Sunday, March 15, 2015

The New Discipline Policy Is A Disaster Waiting To Happen.



























Under pressure from the Obama Administration and approved by Mayor Bill de Blasio, there is a new, more lenient discipline policy for disruptive students in the New York City Public Schools.  No longer can principals suspend misbehaving students without DOE Central approving the suspension.  Instead, the new policy is to set up "Restorative Justice" meetings to encourage the wayward student to mend their ways.  No longer can a teacher remove a disrespectful student from the classroom but must endure the student harassment and classroom disruptions.

In some schools, the administration has gone so far as to set up peer courts and restorative justice circles instead of discipline, sometimes with disastrous consequences.   Worse, the misbehaving students quickly realize there is little consequence for their bad behavior and feel free to continue or even escalate their misdeeds at the expense of his or her classmates and teachers.  The result is an out of control school.

In school after school I have heard horror stories about students threatening or cursing at their teachers with no punishment.  Sadly, these administrators simply tell the teachers that the student has a difficult family life or their IEP allows for such behavior and they must be compassionate and forgiving.  The result is the student continues to disrupt the classroom and the powerlessness of the teacher to enforce discipline results in a chaotic classroom.  Is it any wonder that many of these schools cannot retain their teaching staff?

Added to the lax discipline code, is the continued micromanaging of the classroom teacher who no longer has complete control of their classroom.  In too many schools, students arrive late to class since the administration requires the teacher to let them in , take their cell phones out when they please with little fear of the phones being taken away, and add that to the well founded fear that any altercation with a student can result in the teacher being subject to discipline and even termination discourages the teacher from enforcing classroom discipline.!

In addition, the teacher is subject to frequent observations from administrators, thanks to the punitive teacher evaluation system and the data mining requirements imposed by the DOE results in unnecessary and excessive paperwork and adds to the stress in the classroom.
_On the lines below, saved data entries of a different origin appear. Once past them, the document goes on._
`src/rtl/ptc_pkg.sv`:
```
// shared types and constants for the pressure/temperature compensation pipeline
`default_nettype none
package ptc_pkg;

  // field widths
  localparam int RAW_W     = 24;
  localparam int CFG_W     = 16;
  localparam int CFG_IDX_W = 3;
  localparam int TEMP_W    = 19;
  localparam int PRES_W    = 32;

  // first-order temperature base, 20.00 degrees
  localparam logic signed [TEMP_W-1:0] TEMP_BASE = 19'sd2000;

  // calibration register indexes
  typedef enum logic [CFG_IDX_W-1:0] {
    REG_PRESSURE_SENS   = 3'd0,
    REG_PRESSURE_OFFSET = 3'd1,
    REG_SENS_TEMP_COEFF = 3'd2,
    REG_OFF_TEMP_COEFF  = 3'd3,
    REG_REF_TEMP        = 3'd4,
    REG_TEMP_COEFF      = 3'd5
  } ptc_reg_t;

  // calibration words
  typedef struct packed {
    logic [CFG_W-1:0] pressure_sensitivity;
    logic [CFG_W-1:0] pressure_offset;
    logic [CFG_W-1:0] sensitivity_temp_coeff;
    logic [CFG_W-1:0] offset_temp_coeff;
    logic [CFG_W-1:0] reference_temperature;
    logic [CFG_W-1:0] temperature_coeff;
  } ptc_cfg_t;

  // first-order results leaving the front end
  typedef struct packed {
    logic [RAW_W-1:0]         d1;
    logic signed [TEMP_W-1:0] temp;   // first-order temperature
    logic signed [17:0]       tdev;   // temp - 2000
    logic                     low;    // below 20 degrees
    logic [16:0]              ti;     // second-order temperature term
    logic signed [35:0]       off;
    logic signed [34:0]       sens;
  } ptc_front_t;

  // corrected terms leaving the second-order stages
  typedef struct packed {
    logic [RAW_W-1:0]         d1;
    logic signed [TEMP_W-1:0] temp;
    logic signed [37:0]       off_c;
    logic signed [36:0]       sens_c;
  } ptc_second_t;

  // stage handshake between pipeline sections
  typedef struct packed {
    logic valid;
    logic en;
  } ptc_hs_t;

endpackage
`default_nettype wire

```
`src/rtl/ptc_second.sv`:
```
// stages four and five: second-order corrections below 20 degrees
`default_nettype none
module ptc_second (
  input  wire logic                clk,
  input  wire logic                rst,
  input  wire logic                in_valid,
  input  wire ptc_pkg::ptc_front_t in_data,
  input  wire logic                dn_en,
  output ptc_pkg::ptc_hs_t         up,
  output logic                     out_valid,
  output ptc_pkg::ptc_second_t     out
);

  logic                 s4_valid;
  logic                 en4, en5;
  ptc_pkg::ptc_front_t  s4_f;
  logic [34:0]          s4_dev;
  logic signed [35:0]   dev_full;
  logic [39:0]          offi_x31;
  logic [40:0]          sensi_x63;
  logic signed [37:0]   offi;
  logic signed [36:0]   sensi;
  logic signed [ptc_pkg::TEMP_W-1:0] ti;
  ptc_pkg::ptc_second_t out_next;

  assign en5 = !out_valid || dn_en;
  assign en4 = !s4_valid || en5;
  assign up.valid = s4_valid;
  assign up.en    = en4;

  // valid bits
  always_ff @(posedge clk) begin
    if (rst) begin
      s4_valid  <= 1'b0;
      out_valid <= 1'b0;
    end else begin
      if (en4) s4_valid  <= in_valid;
      if (en5) out_valid <= s4_valid;
    end
  end

  // stage four: square of the temperature deviation
  assign dev_full = in_data.tdev * in_data.tdev;

  always_ff @(posedge clk) begin
    if (en4) begin
      s4_f   <= in_data;
      s4_dev <= dev_full[34:0];
    end
  end

  // stage five: 31*dev>>3 and 63*dev>>5, applied only when cold
  assign offi_x31  = {s4_dev, 5'h00} - {5'h00, s4_dev};
  assign sensi_x63 = {s4_dev, 6'h00} - {6'h00, s4_dev};

  always_comb begin
    offi  = '0;
    sensi = '0;
    ti    = '0;
    if (s4_f.low) begin
      offi  = $signed({1'b0, offi_x31[39:3]});
      sensi = $signed({1'b0, sensi_x63[40:5]});
      ti    = $signed({2'b00, s4_f.ti});
    end
    out_next.d1     = s4_f.d1;
    out_next.temp   = s4_f.temp - ti;
    out_next.off_c  = 38'(s4_f.off) - offi;
    out_next.sens_c = 37'(s4_f.sens) - sensi;
  end

  always_ff @(posedge clk) begin
    if (en5) out <= out_next;
  end

endmodule
`default_nettype wire

```
`config.mk`:
```
export PLATFORM = sky130hd
export DESIGN_NAME = ptc_second
export DESIGN_NICKNAME = d
export VERILOG_FILES = /design/src/rtl/ptc_pkg.sv /design/src/rtl/ptc_second.sv
export SDC_FILE = /design/constraint.sdc
export NUM_CORES = 1
export LEC_CHECK = 0
export ABC_AREA = 1
export BUFFER_PORTS_ARGS = -buffer_cell sky130_fd_sc_hd__buf_2
export CORE_MARGIN = 2
export CORE_UTILIZATION = 48
export DETAILED_ROUTE_END_ITERATION = 7
export PLACE_DENSITY = 0.73
export RECOVER_POWER = 100
export SKIP_CTS_REPAIR_TIMING = 1
export SLEW_MARGIN = 10
export SYNTH_ARGS = -nofsm -noshare
export SYNTH_HDL_FRONTEND = slang
export SYNTH_SLANG_ARGS = --single-unit
```
`constraint.sdc`:
```
create_clock -name clk -period 10.45 [get_ports clk]
set_input_delay 0.5225 -clock clk [delete_from_list [all_inputs] [get_ports clk]]
set_output_delay 0.5225 -clock clk [all_outputs]
set_load 0.005 [all_outputs]
```
==> key figures, run 1 <==
Yosys
  • Yosys cell types: 46
  • Post-synth EDFFs: 284
  • Cell taking the most area after synthesis: edfxtp_1
  • Post-Synthesis Cells: 4350
  • Yosys top cell area share: 0.262
  • FFs w/ async S/R, synth: 0
  • Synthesis-stage register bit count: 286
  • Sequential cell area fraction in the yosys report: 0.263
  • Post-synth top flop: edfxtp_1
  • Net count after synthesis: 5049
  • Synthesized area: 0.0325 mm2
  • Ys Warns: 0
  • Top cells by area, synth: edfxtp_1 (26%), fa_1 (18%), nand2_1 (15%), inv_1 (12%), ha_1 (9.7%)
  • Mean area per synthesized cell: 7.48 um2

Final layout
  • Area grow syn2layout: 9.71%
  • Commonest non-fill, non-tap cell in the layout: nand2_1
  • Most frequent cells in the layout: nand2_1 (1260), inv_1 (1046), nor2_1 (342)
  • Multi-input logic area: 0.0198 mm2
  • Share of layout cells above drive strength 1: 0.0606
  • Nets: 5312
  • Area occupied by registers: 0.00857 mm2
  • Non-filler cells in the finished layout: 5512
  • Fill cells: 6561

Drt
  • Routed Antenna Nets: 0
  • Vias per cell: 5.08
  • WL final: 94100 um
  • Routed vias: 28000
  • Avg WL per Cell: 17.1 um
  • Residual DRC: 0
  • Drt pass-1 iters: 8
  • Initial DRC Count: 1936

Timing
  • RSZ-0062 raised after global routing: no
  • Fin. Hold Viols: 0
  • Final setup fails: 0
  • Max-slew violation count: 388
  • Tmin final: 6700 ps
  • Least-Margin Pin Slew: 3540 ps
  • Max Freq: 0.149 GHz
  • Clk_skew: 33.3 ps
  • WHS: 73.9 ps
  • Sum Neg Setup Slack: 0 ps
  • Slew headroom: -1.36
  • Tcrit/Tclk final: 0.641

Worst setup path
  • Crit path buf inv count: 3
  • Critical Path RT: 10800 ps
  • Slowest CP cell: clkbuf_1
  • CP top delay family: buffers and inverters
  • CP max stage delay: 2340 ps
  • Crit end category: register
  • Critical path, cell by cell: clkbuf_1 > clkinv_1 > clkbuf_1 > a21oi_1 > o21ai_0 > ha_1 > nand2_1 > nand2_1 > o21bai_1 > a21oi_1 > nand3_1 > nand2_1 > nand2_1 > nand2_1 > nand2_1
  • Most used cell, CP: nand2_1
  • Worst EP arrival: 7050 ps
  • Crit Path Max Fanout: 57
  • Critical path type: register to register
  • Crit start category: register

Die
  • Die Width: 264 um
  • I/O Pins: 275
  • Core area: 0.0672 mm2
  • Die ar.: 0.0699 mm2
  • Initial Utilization: 0.484
  • Die Span Y: 264 um
  • Rows: 95

Run status
  • Violated checks: max-capacitance violations, max-slew violations
  • Status: finished with violations

Placed design
  • Placed insts: 5454
  • I/O Buffers: 274
  • Post-DP HPWL: 80200 um
  • RD Place Congestion: 0.987

CTS
  • TritonCTS clock tree: yes
  • CTS Buf Count: 30
  • Bufs on Longest Clock Path: 3
  • Clk pin slew, worst setup/hold paths: 70 ps
  • Clock Latency Late Sink: 620 ps
  • CTS Sinks: 286
  • CTS root buf: clkbuf_16
  • H-tree levels: 1

Global route
  • Initial antenna violation count: 5
  • Gr ovfl total: 0
  • Pin count of the biggest net entering global routing: 67
  • Global Route Usage Sum: 0.269
  • Vias in the first global route: 27700
  • First-pass GRT wire length: 148000 um

Worst hold path
  • Hold/Removal Path Class: primary input to register

Job
  • Max-cap viol count: 7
The lax discipline policy combined with the hostile classroom environment makes an already stressful occupation even more so. Already there are fewer perspective teachers entering the teaching field and with teacher control being continually eroded, it will only get worse.Its a disaster waiting to happen.

16 comments:

  1. Anonymous6:51 PM

    Restorative Justice is working great at my school. Sitting in circles is accompanied by nonstop cursing and daily fights. A student called me MF. It is charming.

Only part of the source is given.